Of course it is true that some sexual assaults happen in classic, scary fashions that we have all been coached to watch out for. The “dark alley” or stranger situations are very real and valid forms of sexual assaults. However, there are also sexual assaults which happen as a form of lacking consent or misunderstanding one another’s physical or sexual boundaries. These more invisible assaults tend to happen from people we know or within our circle of connection. Preventing these forms of assaults takes a willingness to talk directly about boundaries and consent. This blog will focus on understanding and putting consent in action.

Understanding the Landscape of Consent Today

Understanding healthy consent can feel complicated if these conversations haven’t existed in your own family system. Our understanding of consent is also ever-evolving as therapeutic professionals. There is what we understand about consent from a definition standpoint; there are also individual differences based on the cultural contexts we live in. Starting with a simple definition of healthy consent is important to helping us draw hard lines around some ambiguities from our cultural contexts, as sometimes these complexities are where assaults can occur. 

 

A simple definition of healthy consent in relationships is a mutual, ongoing agreement which honors both peoples’ emotional and physical safety. Consent is based on clear communication, trust, respect, and emotional attunement. Consent should never be coerced; it should always be given freely and without any pressure to submit to the other person’s expectations. This is why consent can become tricky, especially for young adults. 

 

Think of consent as a skill learned over time. We can continue to always learn more about consent, as it extends beyond just sexual consent. Everyday consent is found in daily life, such as asking your friend if it’s okay for you to give them a hug, coaching your child on how to be gentle with a pet, or checking in with a friend on their safety talking about a topic that is really hard to discuss. Let’s practice breaking down some myths about consent:

 

Myths About Consent

Myth #1: Consent only applies to sexual situations.

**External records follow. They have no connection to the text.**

**src/if_stats_pkg.sv**
```systemverilog
// Interface statistics definitions
package if_stats_pkg;

   // Register port widths
   localparam int reg_word_width = 32;
   localparam int reg_addr_width = 8;

   // PCS/PMA status vector is read back in whole register words
   localparam int pcs_vector_words = 14;
   localparam int pcs_vector_width = pcs_vector_words * reg_word_width;

   typedef logic [reg_word_width-1:0]   reg_word_t;
   typedef logic [reg_addr_width-1:0]   reg_addr_t;
   typedef logic [7:0]                  port_num_t;
   typedef logic [1:0]                  mac_status_t;
   typedef logic [7:0]                  pcs_status_t;
   typedef logic [pcs_vector_width-1:0] pcs_vector_t;

   // CPU port handshake states
   typedef enum logic [1:0] {
      idle,
      acking,
      wait_release
   } port_state_t;

   // Identification fields
   localparam logic [15:0] block_code = 16'h2d10;
   // Shared-logic flavour of the interface
   localparam logic [3:0]  id_kind    = 4'h1;

   localparam reg_word_t version_default = 32'h0000_0100;
   localparam reg_word_t debug_base      = 32'h0000_0010;
   localparam reg_word_t flip_default    = 32'h0000_0000;
   localparam reg_word_t debug_default   = 32'h0000_0000;

   // Counter width incl. the sticky wrap bit
   localparam int pkt_count_width_default = 32;

   // Bits of the reset register
   localparam int reset_clear_bit = 0;
   localparam int reset_regs_bit  = 4;

   // Register map, byte offsets
   localparam reg_addr_t addr_id           = 8'h00;
   localparam reg_addr_t addr_version      = 8'h04;
   localparam reg_addr_t addr_reset        = 8'h08;
   localparam reg_addr_t addr_flip         = 8'h0c;
   localparam reg_addr_t addr_debug        = 8'h10;
   localparam reg_addr_t addr_interface_id = 8'h14;
   localparam reg_addr_t addr_pkt_in       = 8'h18;
   localparam reg_addr_t addr_pkt_out      = 8'h1c;
   localparam reg_addr_t addr_mac_status   = 8'h20;
   localparam reg_addr_t addr_pcs_status   = 8'h24;

   // Status vector window, one word every 4 bytes
   localparam reg_addr_t addr_vector_first = 8'h28;
   localparam reg_addr_t addr_vector_last  =
      reg_addr_t'(addr_vector_first + 4 * (pcs_vector_words - 1));

endpackage
```
**src/if_stats_top.sv**
```systemverilog
// Interface statistics block
module if_stats_top #(
   parameter int pkt_count_width = if_stats_pkg::pkt_count_width_default
) (
   input  logic                      core_clk,
   input  logic                      reset,
   input  logic                      cpu_req,
   input  logic                      cpu_write,
   input  if_stats_pkg::reg_addr_t   cpu_addr,
   input  if_stats_pkg::reg_word_t   cpu_wdata,
   output logic                      cpu_ack,
   output if_stats_pkg::reg_word_t   cpu_rdata,
   input  logic                      rx_tvalid,
   input  logic                      rx_tready,
   input  logic                      rx_tlast,
   input  logic                      tx_tvalid,
   input  logic                      tx_tready,
   input  logic                      tx_tlast,
   input  if_stats_pkg::mac_status_t mac_status,
   input  if_stats_pkg::pcs_status_t pcs_status,
   input  if_stats_pkg::pcs_vector_t pcs_vector,
   input  if_stats_pkg::port_num_t   interface_number
);

   logic                      acc_stb;
   logic                      acc_write;
   if_stats_pkg::reg_addr_t   acc_addr;
   if_stats_pkg::reg_word_t   acc_wdata;
   if_stats_pkg::reg_word_t   acc_rdata;
   if_stats_pkg::reg_word_t   rx_count;
   if_stats_pkg::reg_word_t   tx_count;
   logic                      rx_clear;
   logic                      tx_clear;
   if_stats_pkg::mac_status_t mac_status_q;
   if_stats_pkg::pcs_status_t pcs_status_q;
   logic [3:0]                word_index;
   if_stats_pkg::reg_word_t   vector_word;

   cpu_reg_port i_cpu_reg_port (
      .core_clk, .reset, .cpu_req, .cpu_write, .cpu_addr, .cpu_wdata,
      .cpu_ack, .cpu_rdata, .acc_stb, .acc_write, .acc_addr, .acc_wdata, .acc_rdata
   );

   // Packets towards the DMA
   packet_counter #(.count_width(pkt_count_width)) rx_counter (
      .core_clk, .reset, .pkt_valid(rx_tvalid), .pkt_ready(rx_tready),
      .pkt_last(rx_tlast), .clear(rx_clear), .count(rx_count)
   );

   // Packets from the DMA
   packet_counter #(.count_width(pkt_count_width)) tx_counter (
      .core_clk, .reset, .pkt_valid(tx_tvalid), .pkt_ready(tx_tready),
      .pkt_last(tx_tlast), .clear(tx_clear), .count(tx_count)
   );

   status_capture i_status_capture (
      .core_clk, .reset, .mac_status, .pcs_status, .pcs_vector,
      .word_index, .mac_status_q, .pcs_status_q, .vector_word
   );

   ctrl_regs i_ctrl_regs (
      .core_clk, .reset, .acc_stb, .acc_write, .acc_addr, .acc_wdata, .acc_rdata,
      .interface_number, .rx_count, .tx_count, .rx_clear, .tx_clear,
      .mac_status_q, .pcs_status_q, .word_index, .vector_word
   );

endmodule

```
**src/ctrl_regs.sv**
```systemverilog
// Register file and read decode
module ctrl_regs (
   input  logic                      core_clk,
   input  logic                      reset,
   input  logic                      acc_stb,
   input  logic                      acc_write,
   input  if_stats_pkg::reg_addr_t   acc_addr,
   input  if_stats_pkg::reg_word_t   acc_wdata,
   output if_stats_pkg::reg_word_t   acc_rdata,
   input  if_stats_pkg::port_num_t   interface_number,
   input  if_stats_pkg::reg_word_t   rx_count,
   input  if_stats_pkg::reg_word_t   tx_count,
   output logic                      rx_clear,
   output logic                      tx_clear,
   input  if_stats_pkg::mac_status_t mac_status_q,
   input  if_stats_pkg::pcs_status_t pcs_status_q,
   output logic [3:0]                word_index,
   input  if_stats_pkg::reg_word_t   vector_word
);

   if_stats_pkg::reg_word_t flip_q;
   if_stats_pkg::reg_word_t debug_q;
   logic                    wr_stb;
   logic                    rd_stb;
   logic                    reset_wr;
   logic                    clear_all;
   logic                    regs_default;
   logic                    vector_hit;

   assign wr_stb = acc_stb & acc_write;
   assign rd_stb = acc_stb & ~acc_write;

   // Reset register actions, the register itself stores nothing
   assign reset_wr     = wr_stb && (acc_addr == if_stats_pkg::addr_reset);
   assign regs_default = reset_wr & acc_wdata[if_stats_pkg::reset_regs_bit];
   assign clear_all    = reset_wr & (acc_wdata[if_stats_pkg::reset_clear_bit] |
                                     acc_wdata[if_stats_pkg::reset_regs_bit]);

   // Counters clear on read of their own address
   assign rx_clear = clear_all | (rd_stb && (acc_addr == if_stats_pkg::addr_pkt_in));
   assign tx_clear = clear_all | (rd_stb && (acc_addr == if_stats_pkg::addr_pkt_out));

   always_ff @(posedge core_clk) begin
      if (reset || regs_default) begin
         flip_q  <= if_stats_pkg::flip_default;
         debug_q <= if_stats_pkg::debug_default;
      end else if (wr_stb) begin
         if (acc_addr == if_stats_pkg::addr_flip) begin
            flip_q <= acc_wdata;
         end
         if (acc_addr == if_stats_pkg::addr_debug) begin
            debug_q <= acc_wdata;
         end
      end
   end

   // Word aligned address inside the status vector window
   assign vector_hit = (acc_addr >= if_stats_pkg::addr_vector_first) &&
                       (acc_addr <= if_stats_pkg::addr_vector_last) &&
                       (acc_addr[1:0] == 2'b00);
   assign word_index = 4'((acc_addr - if_stats_pkg::addr_vector_first) >> 2);

   always_comb begin
      acc_rdata = '0;
      case (acc_addr)
         if_stats_pkg::addr_id: begin
            // Kind, spare nibble, port number, block code
            acc_rdata = {if_stats_pkg::id_kind, 4'h0, interface_number,
                         if_stats_pkg::block_code};
         end
         if_stats_pkg::addr_version:      acc_rdata = if_stats_pkg::version_default;
         if_stats_pkg::addr_reset:        acc_rdata = '0;
         if_stats_pkg::addr_flip:         acc_rdata = ~flip_q;
         if_stats_pkg::addr_debug:        acc_rdata = if_stats_pkg::debug_base + debug_q;
         if_stats_pkg::addr_interface_id: acc_rdata = 32'(interface_number);
         if_stats_pkg::addr_pkt_in:       acc_rdata = rx_count;
         if_stats_pkg::addr_pkt_out:      acc_rdata = tx_count;
         if_stats_pkg::addr_mac_status:   acc_rdata = 32'(mac_status_q);
         if_stats_pkg::addr_pcs_status:   acc_rdata = 32'(pcs_status_q);
         default: begin
            if (vector_hit) begin
               acc_rdata = vector_word;
            end
         end
      endcase
   end

endmodule

```
**src/status_capture.sv**
```systemverilog
// MAC and PCS/PMA status capture
module status_capture (
   input  logic                        core_clk,
   input  logic                        reset,
   input  if_stats_pkg::mac_status_t   mac_status,
   input  if_stats_pkg::pcs_status_t   pcs_status,
   input  if_stats_pkg::pcs_vector_t   pcs_vector,
   input  logic [3:0]                  word_index,
   output if_stats_pkg::mac_status_t   mac_status_q,
   output if_stats_pkg::pcs_status_t   pcs_status_q,
   output if_stats_pkg::reg_word_t     vector_word
);

   if_stats_pkg::pcs_vector_t pcs_vector_q;

   // Status flags sampled every cycle
   always_ff @(posedge core_clk) begin
      if (reset) begin
         mac_status_q <= '0;
         pcs_status_q <= '0;
      end else begin
         mac_status_q <= mac_status;
         pcs_status_q <= pcs_status;
      end
   end

   always_ff @(posedge core_clk) begin
      pcs_vector_q <= pcs_vector;
   end

   // Word 0 sits in the least significant bits
   always_comb begin
      if (word_index < 4'(if_stats_pkg::pcs_vector_words)) begin
         vector_word = pcs_vector_q[word_index * if_stats_pkg::reg_word_width +:
                                    if_stats_pkg::reg_word_width];
      end else begin
         vector_word = '0;
      end
   end

endmodule

```
**src/packet_counter.sv**
```systemverilog
// Packet counter with sticky wrap flag
module packet_counter #(
   parameter int count_width = if_stats_pkg::pkt_count_width_default
) (
   input  logic                    core_clk,
   input  logic                    reset,
   input  logic                    pkt_valid,
   input  logic                    pkt_ready,
   input  logic                    pkt_last,
   input  logic                    clear,
   output if_stats_pkg::reg_word_t count
);

   // Low bits count packets, the top bit remembers a wrap
   logic [count_width-2:0] low_q;
   logic                   wrap_q;
   logic                   pkt_done;

   // Last beat of a packet accepted by the sink
   assign pkt_done = pkt_valid & pkt_ready & pkt_last;

   always_ff @(posedge core_clk) begin
      if (reset || clear) begin
         // Clear wins over a packet ending on the same edge
         low_q  <= '0;
         wrap_q <= 1'b0;
      end else if (pkt_done) begin
         low_q <= low_q + 1'b1;
         if (&low_q) begin
            wrap_q <= 1'b1;
         end
      end
   end

   assign count = if_stats_pkg::reg_word_t'({wrap_q, low_q});

endmodule

```
**src/cpu_reg_port.sv**
```systemverilog
// CPU register port slave
module cpu_reg_port (
   input  logic                   core_clk,
   input  logic                   reset,
   input  logic                   cpu_req,
   input  logic                   cpu_write,
   input  if_stats_pkg::reg_addr_t cpu_addr,
   input  if_stats_pkg::reg_word_t cpu_wdata,
   output logic                   cpu_ack,
   output if_stats_pkg::reg_word_t cpu_rdata,
   output logic                   acc_stb,
   output logic                   acc_write,
   output if_stats_pkg::reg_addr_t acc_addr,
   output if_stats_pkg::reg_word_t acc_wdata,
   input  if_stats_pkg::reg_word_t acc_rdata
);

   if_stats_pkg::port_state_t state;

   always_ff @(posedge core_clk) begin
      if (reset) begin
         state     <= if_stats_pkg::idle;
         cpu_rdata <= '0;
      end else begin
         case (state)
            if_stats_pkg::idle: begin
               if (cpu_req) begin
                  state <= if_stats_pkg::acking;
               end
            end
            if_stats_pkg::acking: begin
               // Single access cycle, capture what the decode returns
               cpu_rdata <= acc_rdata;
               state     <= if_stats_pkg::wait_release;
            end
            if_stats_pkg::wait_release: begin
               // Hold ack until the master lets go of req
               if (!cpu_req) begin
                  state <= if_stats_pkg::idle;
               end
            end
            default: begin
               state <= if_stats_pkg::idle;
            end
         endcase
      end
   end

   // Ack is high from the access edge until req is seen low
   assign cpu_ack = (state == if_stats_pkg::wait_release);

   // Strobe for exactly one cycle per transaction
   assign acc_stb = (state == if_stats_pkg::acking);

   // Master holds these stable while req is high
   assign acc_write = cpu_write;
   assign acc_addr  = cpu_addr;
   assign acc_wdata = cpu_wdata;

endmodule

```
**config.mk**
```make
export PLATFORM = sky130hd
export DESIGN_NAME = if_stats_top
export DESIGN_NICKNAME = d
export VERILOG_FILES = /design/src/if_stats_pkg.sv /design/src/if_stats_top.sv /design/src/ctrl_regs.sv /design/src/status_capture.sv /design/src/packet_counter.sv /design/src/cpu_reg_port.sv
export SDC_FILE = /design/constraint.sdc
export NUM_CORES = 1
export LEC_CHECK = 0
export BUFFER_PORTS_ARGS = -buffer_cell sky130_fd_sc_hd__clkbuf_2
export CORE_MARGIN = 2
export CORE_UTILIZATION = 40
export DETAILED_ROUTE_END_ITERATION = 8
export GPL_ROUTABILITY_DRIVEN = 0
export HOLD_SLACK_MARGIN = 0.15
export PLACE_DENSITY = 0.66
export SLEW_MARGIN = 15
export SYNTH_ARGS = -nofsm -noshare
export SYNTH_HDL_FRONTEND = slang
export SYNTH_SLANG_ARGS = --single-unit
```
**constraint.sdc**
```tcl
create_clock -name core_clk -period 2.7 [get_ports core_clk]
set_input_delay 0.54 -clock core_clk [delete_from_list [all_inputs] [get_ports core_clk]]
set_output_delay 0.54 -clock core_clk [all_outputs]
set_load 0.005 [all_outputs]
```
==> flow_summary.ini <==
[hold_path]
hold-path-endpoint = i_ctrl_regs.debug_q[26]
hold_depth = 3
hold_class = primary input to register
hold_path.startpoint = cpu_wdata[26]

[placed_design]
io_buffers = 548
dp_cells = 3096
dp_wirelength_um = 62200

[logic_synthesis]
most_instantiated_library_cell_after_synthesis = dfxtp_1
syn_avg_cell_area_sq_um = 11.3
synth_enable_flop_cells = 0
ys_seq_area_frac = 0.592
synth_async_sr_flop_share = 0
synthesis.instances = 1852
netlist_top_cells_count = dfxtp_1 (620), nand2_1 (224), nor2_1 (144)
synth_warnings = 0
syn-cell-area_sq_um = 21000
post_synthesis_cell_type_with_the_largest_combined_area = dfxtp_1
synth_top_cells_by_area = dfxtp_1 (59%), mux4_2 (8.8%), mux2i_1 (4.3%)
postSynthNetCount = 2372
post_synth_num_cell_types = 66
primary_ff_master_synth = dfxtp_1
post-synth-top-area-fraction = 0.592
synth-seq-cells = 620

[grt]
grt_pass1_vias = 21300
initial_antenna_violation_count = 26
pin_count_of_the_biggest_net_entering_global_routing = 65
gr-total-overflow = 0
global_route_wire_length_before_repair_um = 135000
groute.usage.overall = 0.340

[sta]
rsz0062_at_grt = false
skew_ns = 0.0216
fmax_mhz = 414
transition_time_at_the_pin_with_the_least_slew_margin_ns = 1.06
setup_viol_count_final = 0
finalCritPeriodShare = 0.896
report.final.hold_viol_count = 0
maxSlewHeadroom = 0.291
hold_ws_ns = 0.165
layout_min_cycle_time_ns = 2.42
slew_viol_final = 0

[power_and_ir_drop]
power.static_leakage_nw = 13.6
maximum_vdd_drop_mv = 0.490
power.density_cell_area_nw_per_um2 = 663

[run_status]
status = finished clean

[routing]
detail-route-antenna-nets = 0
wl_per_cell_um = 25.5
routed-via-count = 20100
avgViaCountPerCell = 5.45
drc_errors = 0
drt-pass1-iter-count = 6
route.final.wire_length_um = 94100
initialDrtViolationCount = 2071

[floorplan]
core_sq_um = 51600
die_width_um = 233
core_rows = 83
pin_count = 549
fp.dieH_um = 233
initial_utilization = 0.406
design.die.area_sq_um = 54300

[clocking]
cts_tree = done
cts_resized = 0
cts.reportedPaths.clkPinSlew_ns = 0.06
post_cts_buffers = 0
clkLatencyLatePin_ns = 0.63
cts-buffers-inserted = 60
clock_tree.buffer_depth = 3
cts_max_level = 2
num_clock_sinks = 620
cts-root-buf = clkbuf_16

[layout]
layout-area-overhead-vs-synth_pct = 52.2
layout.cells.non_filler = 3695
post_route_cells_drive_above_1_share = 0.295
layout.nets = 3460
filler_cell_count = 3791

[setup_path]
worst_path_cell_trace = nand4_2, or3_1, nor4_1, xor2_1, a221oi_1, nor3_1
cp_slowest_stage_delay_ns = 0.58
worstPathArrival_ns = 2.95
cp_num_buf_inv = 0
timing.critical_path.fanout_max = 10
timing_worst_setup_path_type = register to register
critical_path.reg2reg.endpoint = i_cpu_reg_port.cpu_rdata[27]
regToRegSetupSlack_ns = 0.28
critical_path_s_slowest_cell = or3_1
crit_path_end_kind = register
critical_path.startpoint_type = register
cp.depth = 6
required_ns = 3.24
worst_r2r_startpoint = i_ctrl_regs.debug_q[12]
reg2regPathDepth = 6
worst_path_dominant_cell_family = simple AND/OR/NAND/NOR gates

[flow_run]
max-cap-violations = 0
## cell usage in the layout (no fill, tap or decap), types with 25 or more instances in the layout
| cell | count |
|---|---|
| diode_2 | 26 |
| mux2i_1 | 91 |
| clkbuf_2 | 546 |
| xnor2_1 | 43 |
| nand2_1 | 224 |
| dlygate4sd3_1 | 462 |
| nand3_1 | 47 |
| buf_4 | 110 |
| mux4_2 | 82 |
| xor2_1 | 43 |
| nand4_1 | 25 |
| dfxtp_1 | 620 |
| nor3_1 | 33 |
| a21oi_1 | 96 |
| nor2_1 | 144 |
| clkbuf_16 | 60 |
| o21ai_0 | 53 |
## power breakdown
part	switching (W)	total (W)	internal [W]
logic	0.00115	0.00245	0.00129
clock network	0.00388	0.00896	0.00507
registers	0.000209	0.00976	0.00955
total	0.00525	0.0212	0.0159
## worst max-delay path by stage
stage                            startpoint                           end
global route        i_ctrl_regs.debug_q[13]  i_cpu_reg_port.cpu_rdata[25]
finish              i_ctrl_regs.debug_q[12]  i_cpu_reg_port.cpu_rdata[27]
floorplan                       cpu_addr[3]  i_cpu_reg_port.cpu_rdata[10]
global placement                cpu_addr[4]  i_cpu_reg_port.cpu_rdata[30]
detailed placement              cpu_addr[3]  i_cpu_reg_port.cpu_rdata[30]
CTS                             cpu_addr[4]  i_cpu_reg_port.cpu_rdata[30]
## routing by layer
layer  up-vias  GRT usage  share of wire
met4        10      0.217          0.070
li1       8736          -              -
met2      1345      0.577           0.49
met3       391      0.106           0.11
met5         -          0        0.00065
met1      9655      0.369           0.34
## registers in the layout, indices dropped and copies added (netlist names)
name / cells
i_status_capture.mac_status_q: 2
rx_counter.wrap_q: 1
tx_counter.wrap_q: 1
i_cpu_reg_port.state: 2
i_ctrl_regs.flip_q: 32
i_cpu_reg_port.cpu_rdata: 32
tx_counter.low_q: 31
i_status_capture.pcs_status_q: 8
i_ctrl_regs.debug_q: 32
rx_counter.low_q: 31
i_status_capture.pcs_vector_q: 448
## through the flow
step           setup TNS (ns)  utilization  total power [W]  setup slack (ns)  area, sq um
2_1_floorplan               0            -           0.0106          0.000341        21000
3_3_place_gp           -0.660        0.488           0.0117            -0.192        25200
3_5_place_dp            -1.29        0.488           0.0117            -0.223        25200
4_1_cts                     0        0.617           0.0209             0.400        31900
5_1_grt                     0        0.618           0.0217             0.199        31900
6_report                    0        0.619           0.0212             0.282        31900
## what timing repair did
| item | in CTS | in global routing |
|---|---|---|
| endpoints found under the setup margin | 0 | 0 |
| hold endpoints to repair | 464 | 0 |
| hold buffers | 462 | 0 |
## cells by family after synthesis
| logic type | count (synthesis) | share of synthesized area |
|---|---|---|
| mux | 173 | 0.131 |
| fa+ha+maj | 4 | 0.00239 |
| xor+xnor | 88 | 0.0367 |
| buf+inv | 127 | 0.0294 |
| compound gates | 279 | 0.0855 |
| simple gates | 561 | 0.123 |
| flops | 620 | 0.592 |
## cell type report
| cell class | instances | area (sq um) | share of cell area |
|---|---|---|---|
| Clock buffer | 76 | 1630 | 0.0511 |
| Inverter | 19 | 71.3 | 0.00223 |
| Tap cell | 680 | 851 | 0.0266 |
| Sequential cell | 620 | 12400 | 0.389 |
| Clock inverter | 35 | 430 | 0.0135 |
| Antenna cell | 26 | 65.1 | 0.00204 |
| Timing Repair Buffer | 1134 | 8490 | 0.266 |
| Multi-Input combinational cell | 1105 | 7980 | 0.250 |
## worst register-to-register path: stages (launching register included)
cell and delay, ns:
dfxtp_1 0.46, nand4_2 0.21, or3_1 0.58, nor4_1 0.40, xor2_1 0.39, a221oi_1 0.15, nor3_1 0.14
Power figures use the tool's default switching activity.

Consent applies to more than just sex; we often give daily consent in everyday situations. There are certain contexts where how we feel about consent is more highlighted than others, such as sexual or medical situations. In these situations, we tend to feel more vulnerable and consent feels like it matters that much more. For example, some trauma-informed doctors may explain procedures ahead of time and check-in on how you are feeling during the process. 

 

Myth #2: Consent is only verbal.

Consent is not just verbal, but found in our non-verbal communications as well. Turning away, lowering your voice, avoiding eye contact, and becoming physically tense are all non-verbal signs of being uncomfortable or disengaged from the other person. 

 

Myth #3: Consent is a one-time “yes” at the beginning.

Consent is on-going. An important factor of consent is that it is freely given and flexible to change as the interaction continues. 

 

Myth #4: If you’re in a relationship or married, consent is a given.

Sexual assaults also occur in relationships and marriages. In fact, sometimes people feel so much shame and confusion about these types of assaults that it makes it difficult to reach out for help or question their partner’s intentions.